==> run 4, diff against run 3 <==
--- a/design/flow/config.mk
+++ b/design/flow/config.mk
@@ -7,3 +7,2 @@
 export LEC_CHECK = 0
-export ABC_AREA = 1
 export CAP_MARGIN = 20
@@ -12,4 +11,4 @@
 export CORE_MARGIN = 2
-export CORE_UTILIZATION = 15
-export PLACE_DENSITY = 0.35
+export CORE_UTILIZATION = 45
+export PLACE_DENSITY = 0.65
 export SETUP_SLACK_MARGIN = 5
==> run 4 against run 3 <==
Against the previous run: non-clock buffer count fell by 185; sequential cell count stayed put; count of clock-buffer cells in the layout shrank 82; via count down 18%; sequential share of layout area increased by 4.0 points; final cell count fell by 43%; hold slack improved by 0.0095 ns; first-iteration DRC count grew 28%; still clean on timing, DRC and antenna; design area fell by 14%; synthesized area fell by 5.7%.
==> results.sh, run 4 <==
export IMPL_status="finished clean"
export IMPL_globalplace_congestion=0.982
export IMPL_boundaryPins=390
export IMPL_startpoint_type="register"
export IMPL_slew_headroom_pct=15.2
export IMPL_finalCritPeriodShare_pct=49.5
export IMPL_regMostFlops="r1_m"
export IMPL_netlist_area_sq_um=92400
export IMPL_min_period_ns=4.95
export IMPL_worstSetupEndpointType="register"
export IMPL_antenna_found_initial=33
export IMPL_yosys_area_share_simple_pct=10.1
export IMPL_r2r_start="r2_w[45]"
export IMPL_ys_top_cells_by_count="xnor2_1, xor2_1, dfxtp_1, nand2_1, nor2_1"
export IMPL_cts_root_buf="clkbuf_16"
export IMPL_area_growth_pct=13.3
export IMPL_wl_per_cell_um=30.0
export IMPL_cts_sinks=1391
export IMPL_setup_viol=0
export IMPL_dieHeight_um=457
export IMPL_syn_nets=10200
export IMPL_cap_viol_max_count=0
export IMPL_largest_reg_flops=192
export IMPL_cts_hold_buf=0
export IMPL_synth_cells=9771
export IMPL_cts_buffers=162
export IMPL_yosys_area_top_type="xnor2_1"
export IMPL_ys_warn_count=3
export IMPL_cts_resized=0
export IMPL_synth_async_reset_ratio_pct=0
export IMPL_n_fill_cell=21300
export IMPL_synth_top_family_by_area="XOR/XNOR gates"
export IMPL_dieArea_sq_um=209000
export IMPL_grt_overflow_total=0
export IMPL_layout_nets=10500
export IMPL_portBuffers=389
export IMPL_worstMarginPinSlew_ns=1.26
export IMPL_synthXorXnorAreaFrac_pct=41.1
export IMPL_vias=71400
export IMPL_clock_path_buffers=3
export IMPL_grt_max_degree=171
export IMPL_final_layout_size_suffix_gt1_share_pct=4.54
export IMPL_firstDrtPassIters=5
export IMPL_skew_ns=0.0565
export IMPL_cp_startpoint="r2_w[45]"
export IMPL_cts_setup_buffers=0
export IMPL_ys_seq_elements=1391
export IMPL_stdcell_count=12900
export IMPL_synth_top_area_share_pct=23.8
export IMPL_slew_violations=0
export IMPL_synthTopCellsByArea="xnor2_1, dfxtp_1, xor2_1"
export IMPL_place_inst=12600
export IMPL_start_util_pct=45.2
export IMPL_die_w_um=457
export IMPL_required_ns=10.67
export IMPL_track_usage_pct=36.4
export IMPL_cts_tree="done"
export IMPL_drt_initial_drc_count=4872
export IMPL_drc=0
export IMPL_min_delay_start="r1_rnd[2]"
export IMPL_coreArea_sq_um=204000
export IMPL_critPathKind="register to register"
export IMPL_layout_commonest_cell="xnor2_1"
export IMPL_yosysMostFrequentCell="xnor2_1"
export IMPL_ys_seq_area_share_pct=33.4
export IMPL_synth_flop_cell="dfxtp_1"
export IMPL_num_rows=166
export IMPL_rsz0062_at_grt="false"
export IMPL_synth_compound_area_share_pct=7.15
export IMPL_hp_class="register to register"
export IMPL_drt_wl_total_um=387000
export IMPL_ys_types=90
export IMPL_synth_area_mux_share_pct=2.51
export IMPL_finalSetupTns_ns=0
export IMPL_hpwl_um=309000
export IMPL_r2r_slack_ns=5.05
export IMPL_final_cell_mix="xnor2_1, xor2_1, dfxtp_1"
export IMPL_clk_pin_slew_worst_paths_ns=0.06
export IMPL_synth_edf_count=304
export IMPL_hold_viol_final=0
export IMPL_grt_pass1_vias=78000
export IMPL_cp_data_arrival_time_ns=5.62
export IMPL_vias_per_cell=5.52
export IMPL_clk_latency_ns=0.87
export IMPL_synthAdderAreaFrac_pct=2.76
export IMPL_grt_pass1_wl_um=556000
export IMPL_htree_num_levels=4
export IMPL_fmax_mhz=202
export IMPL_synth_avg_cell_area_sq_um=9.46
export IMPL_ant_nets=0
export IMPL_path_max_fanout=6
This is an optimization exercise on Yosys and OpenROAD, whose aim is small area, a short achievable clock period and few clock cycles, not a production implementation.
At most, simulation tests tie the RTL to the original design; equivalence was not proved.
The RTL of run 3 was laid out without a check of its function.
No activity file was given, so power comes from the tool's default toggle rates.

`design.v`:
```
module pool_tx (
    input  wire       clk,
    input  wire       rst,
    input  wire       cmd_valid,
    output wire       cmd_ready,
    input  wire [2:0] cmd_op,
    input  wire [7:0] cmd_data,
    output reg        rsp_valid,
    output reg  [1:0] rsp_status,
    output reg        rsp_page_done,
    output reg        tx_valid,
    output reg  [7:0] tx_data,
    output reg        tx_last,
    input  wire       tx_ready
);
    localparam FD  = 16;          
    localparam FAW = 4;           
    reg [4:0] ph;
    reg       a_v, b_v;
    reg [6:0] a_op, b_op;
    reg [7:0] a_d, b_d;
    reg       rdy;
    assign cmd_ready = rdy;
    wire accept = cmd_valid && rdy;
    wire [6:0] in_op = (cmd_op == 3'd0) ? 7'b0000001 :
                       (cmd_op == 3'd1) ? 7'b0000010 :
                       (cmd_op == 3'd2) ? 7'b0000100 :
                       (cmd_op == 3'd3) ? 7'b0001000 :
                       (cmd_op == 3'd4) ? 7'b0010000 :
                       (cmd_op == 3'd5) ? 7'b0100000 : 7'b1000000;
    wire x_app  = a_op[0];
    wire x_com  = a_op[1];
    wire x_send = a_op[2];
    wire x_ck   = a_op[3];
    wire x_mis  = a_op[4];
    wire x_pre  = a_op[5];
    reg [4:0] used;         
    reg [4:0] sent;         
    reg [4:0] last_len;     
    reg       overflowed;
    reg       tx_active;
    reg       ovf_pending;
    reg [2:0] ncks [0:15];  
    reg [2:0] run_ck;       
    reg [4:0] po;           
    reg [3:0] base;         
    reg [3:0] ap;           
    reg       full;         
    reg       ll30;         
    reg       pool_empty;   
    reg       conf;         
    reg       s_eq;         
    reg [7:0]     fifo [0:FD-1];
    reg [FD-1:0]  f_wa;     
    reg [FAW-1:0] f_rp;
    reg [FAW:0]   f_cnt;
    reg           f_empty, f_full;
    reg [4:0]     w_dist;   
    reg [4:0]     w_j;      
    reg [3:0]     w_s;      
    reg           wr_v;     
    reg [3:0]     wr_s;
    reg [7:0]     wr_d;
    wire          w_go = !f_empty && w_dist == 5'd0;
    wire [7:0] tap [0:15];
    genvar gs;
    generate
        for (gs = 0; gs < 16; gs = gs + 1) begin : g_slot
            reg  [255:0] r;
            wire [7:0]   d0 = (wr_v && wr_s == gs) ? wr_d : r[255:248];
            always @(posedge clk)
                r <= {r[247:0], d0};
            if (gs == 0) begin : g_t0
                assign tap[gs] = d0;
            end else begin : g_tn
                assign tap[gs] = r[8*gs-1 -: 8];
            end
        end
    endgenerate
    reg       c_v, c_ovf, c_hdr;    
    reg [3:0] c_slot;
    reg [4:0] c_lst;                
    reg [4:0] c_j;
    reg [7:0] c_h;
    reg [4:0] c_rel;
    reg       n_v, n_ovf;
    reg [3:0] n_slot;
    reg [4:0] n_lst;
    reg [7:0] n_h;
    reg [4:0] n_rel;
    reg       i_v, i_last;
    reg [7:0] i_d;
    wire      o_free   = !tx_valid || tx_ready;
    wire      out_free = !i_v || o_free;
    reg [7:0] o_copy;
    always @(posedge clk)
        tx_data <= o_free ? i_d : o_copy;
    wire      c_wait   = !f_empty && (c_slot == w_s || c_slot == w_s + 4'd1);
    wire      ld_ovf   = c_v && c_ovf;
    wire      ld_hdr   = c_v && !c_ovf && !c_hdr && c_rel == 5'd31 && !c_wait;
    wire      ld_body  = c_v && !c_ovf &&  c_hdr && c_rel == c_j;
    wire      c_lastb  = (c_j == c_lst);
    wire      c_done   = out_free && (ld_ovf || (ld_body && c_lastb));
    wire      c_free   = !c_v || c_done;
    wire       a_ovf    = full && used[4];
    wire [3:0] nxt_p    = full ? ap : ap + 4'd1;    
    wire       app_wr   = !tx_active && !overflowed && !a_ovf;
    wire       app_stall = app_wr && (f_full || (pool_empty && !f_empty) || conf);
    wire       s_done   = tx_active && s_eq;
    wire       s_page   = tx_active && !s_eq;
    wire       send_stall = (ovf_pending || s_page) && n_v;
    wire       s_wrap;
    wire [3:0] s_slot;
    assign {s_wrap, s_slot} = {1'b0, base} + {1'b0, sent[3:0]};
    wire [4:0] s_rel    = ph - po - {s_wrap, base} + 5'd1;    
    wire       s_lastsl = (sent + 5'd1 == used);
    wire [4:0] s_lst    = s_lastsl ? last_len - 5'd1 : 5'd30;
    wire [7:0] s_h      = {1'b0, used[3:0] - sent[3:0] - 4'd1, ncks[s_slot]};
    wire       can_exec = !(x_app && app_stall) && !(x_send && send_stall);
    wire       exec     = a_v && can_exec;
    wire       push     = exec && x_send && (ovf_pending || s_page);
    wire       up       = exec && x_app && app_wr;
    wire       page_rst = exec && ((x_send && s_done) || x_pre);
    wire [2:0] new_ck   = (full ? 3'd0 : run_ck) - a_d[2:0];
    integer k;
    always @(posedge clk) begin
        for (k = 0; k < FD; k = k + 1)
            if (up && f_wa[k])
                fifo[k] <= a_d;
        if (up) begin
            ncks[ap] <= new_ck;
            run_ck <= new_ck;
        end
    end
    always @(posedge clk) begin
        if (rst) begin
            ph <= 5'd0;
            a_v <= 1'b0;
            b_v <= 1'b0;
            rdy <= 1'b0;
            used <= 5'd0;
            sent <= 5'd0;
            last_len <= 5'd31;
            overflowed <= 1'b0;
            tx_active <= 1'b0;
            ovf_pending <= 1'b0;
            po <= 5'd0;
            base <= 4'd0;
            ap <= 4'd0;
            full <= 1'b1;
            ll30 <= 1'b0;
            pool_empty <= 1'b1;
            conf <= 1'b0;
            s_eq <= 1'b1;
            f_wa <= 1;
            f_rp <= 0;
            f_cnt <= 0;
            f_empty <= 1'b1;
            f_full <= 1'b0;
            w_dist <= 5'd0;
            w_j <= 5'd0;
            w_s <= 4'd0;
            wr_v <= 1'b0;
            c_v <= 1'b0;
            n_v <= 1'b0;
            rsp_valid <= 1'b0;
            rsp_status <= 2'd0;
            rsp_page_done <= 1'b0;
            tx_valid <= 1'b0;
            tx_last <= 1'b0;
            i_v <= 1'b0;
            i_last <= 1'b0;
            o_copy <= 8'd0;
        end else begin
            ph <= ph + 5'd1;
            if (!a_v || can_exec) begin
                if (b_v) begin
                    a_v <= 1'b1; a_op <= b_op; a_d <= b_d;
                    b_v <= 1'b0;
                end else begin
                    a_v <= accept; a_op <= in_op; a_d <= cmd_data;
                end
                rdy <= 1'b1;
            end else if (accept) begin
                b_v <= 1'b1; b_op <= in_op; b_d <= cmd_data;
                rdy <= 1'b0;
            end
            wr_v <= w_go;
            wr_s <= w_s;
            wr_d <= fifo[f_rp];
            w_dist <= w_dist + 5'd1 - {4'd0, w_go};
            if (w_go) begin
                f_rp <= f_rp + 1'b1;
                if (w_j == 5'd30) begin
                    w_j <= 5'd0;
                    w_s <= w_s + 4'd1;
                end else
                    w_j <= w_j + 5'd1;
            end
            if (up) f_wa <= {f_wa[FD-2:0], f_wa[FD-1]};
            if (up)
                f_cnt <= w_go ? f_cnt : f_cnt + 1'b1;
            else
                f_cnt <= w_go ? f_cnt - 1'b1 : f_cnt;
            f_empty <= (f_cnt == 0 && !up) || (f_cnt == 1 && w_go && !up);
            f_full  <= (f_cnt == FD && !(w_go && !up)) || (f_cnt == FD-1 && up && !w_go);
            if (up && pool_empty) begin
                po <= ph + FD;
                w_dist <= 5'd2 - FD;
                w_j <= 5'd0;
                w_s <= base;
            end
            rsp_valid <= exec;
            rsp_status <= 2'd0;
            rsp_page_done <= 1'b0;
            if (exec) begin
                if (x_app) begin
                    if (tx_active) rsp_status <= 2'd2;
                    else if (overflowed) rsp_status <= 2'd1;
                    else if (a_ovf) begin
                        overflowed <= 1'b1;
                        ovf_pending <= 1'b1;
                        rsp_status <= 2'd1;
                    end else begin
                        pool_empty <= 1'b0;
                        if (full) begin
                            used <= used + 5'd1;
                            s_eq <= 1'b0;
                            last_len <= 5'd1;
                            full <= 1'b0;
                            ll30 <= 1'b0;
                        end else begin
                            last_len <= last_len + 5'd1;
                            full <= ll30;
                            ll30 <= last_len == 5'd29;
                            if (ll30) ap <= ap + 4'd1;
                        end
                    end
                end
                if (x_com) begin
                    if (!tx_active && used != 5'd0) tx_active <= 1'b1;
                    else rsp_status <= 2'd1;
                end
                if (x_send) begin
                    rsp_page_done <= s_done;
                    if (ovf_pending) begin
                        ovf_pending <= 1'b0;
                        rsp_status <= 2'd2;
                    end else if (s_page) begin
                        sent <= sent + 5'd1;
                        s_eq <= s_lastsl;
                        rsp_status <= 2'd1;
                    end
                end
                if (x_ck && sent != 5'd0) begin
                    sent <= sent - 5'd1;
                    s_eq <= 1'b0;
                end
                if (x_mis) begin
                    sent <= 5'd0;
                    s_eq <= pool_empty;
                end
                if (a_op[6]) rsp_status <= 2'd3;
            end
            if (page_rst) begin
                s_eq <= 1'b1;
                base <= nxt_p;
                ap <= nxt_p;
                full <= 1'b1;
                ll30 <= 1'b0;
                pool_empty <= 1'b1;
                used <= 5'd0;
                sent <= 5'd0;
                last_len <= 5'd31;
                overflowed <= 1'b0;
                tx_active <= 1'b0;
            end
            conf <= (c_v && !c_ovf && (c_slot == ap || c_slot == ap + 4'd1)) ||
                    (n_v && !n_ovf && (n_slot == ap || n_slot == ap + 4'd1));
            if (o_free) begin
                tx_valid <= i_v;
                o_copy   <= i_d;
                tx_last  <= i_last;
            end
            if (out_free) begin
                if (ld_ovf) begin
                    i_v    <= 1'b1;
                    i_d    <= 8'h04;
                    i_last <= 1'b1;
                end else if (ld_hdr) begin
                    i_v    <= 1'b1;
                    i_d    <= c_h;
                    i_last <= 1'b0;
                    c_hdr  <= 1'b1;
                    c_j    <= 5'd0;
                end else if (ld_body) begin
                    i_v    <= 1'b1;
                    i_d    <= tap[c_slot];
                    i_last <= c_lastb;
                    c_j    <= c_j + 5'd1;
                end else begin
                    i_v    <= 1'b0;
                    i_last <= 1'b0;
                end
            end
            c_rel <= c_rel + 5'd1;
            n_rel <= n_rel + 5'd1;
            if (c_free) begin
                if (n_v) begin
                    c_v <= 1'b1; c_ovf <= n_ovf; c_hdr <= 1'b0;
                    c_slot <= n_slot; c_lst <= n_lst; c_h <= n_h;
                    c_rel <= n_rel + 5'd1;
                end else if (push) begin
                    c_v <= 1'b1; c_ovf <= ovf_pending; c_hdr <= 1'b0;
                    c_slot <= s_slot; c_lst <= s_lst; c_h <= s_h;
                    c_rel <= s_rel;
                end else
                    c_v <= 1'b0;
            end
            if (push && !c_free) begin
                n_v <= 1'b1; n_ovf <= ovf_pending;
                n_slot <= s_slot; n_lst <= s_lst; n_h <= s_h;
                n_rel <= s_rel;
            end else if (c_free)
                n_v <= 1'b0;
        end
    end
endmodule
```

....

REQUIREMENT »
Using the data above, repeat exactly the lines that begin at the line with "export IMPL_antenna_found_initial=33" and end at the line with "export IMPL_worstMarginPinSlew_ns=1.26", both ends included.

SOLUTION »
export IMPL_antenna_found_initial=33
export IMPL_yosys_area_share_simple_pct=10.1
export IMPL_r2r_start="r2_w[45]"
export IMPL_ys_top_cells_by_count="xnor2_1, xor2_1, dfxtp_1, nand2_1, nor2_1"
export IMPL_cts_root_buf="clkbuf_16"
export IMPL_area_growth_pct=13.3
export IMPL_wl_per_cell_um=30.0
export IMPL_cts_sinks=1391
export IMPL_setup_viol=0
export IMPL_dieHeight_um=457
export IMPL_syn_nets=10200
export IMPL_cap_viol_max_count=0
export IMPL_largest_reg_flops=192
export IMPL_cts_hold_buf=0
export IMPL_synth_cells=9771
export IMPL_cts_buffers=162
export IMPL_yosys_area_top_type="xnor2_1"
export IMPL_ys_warn_count=3
export IMPL_cts_resized=0
export IMPL_synth_async_reset_ratio_pct=0
export IMPL_n_fill_cell=21300
export IMPL_synth_top_family_by_area="XOR/XNOR gates"
export IMPL_dieArea_sq_um=209000
export IMPL_grt_overflow_total=0
export IMPL_layout_nets=10500
export IMPL_portBuffers=389
export IMPL_worstMarginPinSlew_ns=1.26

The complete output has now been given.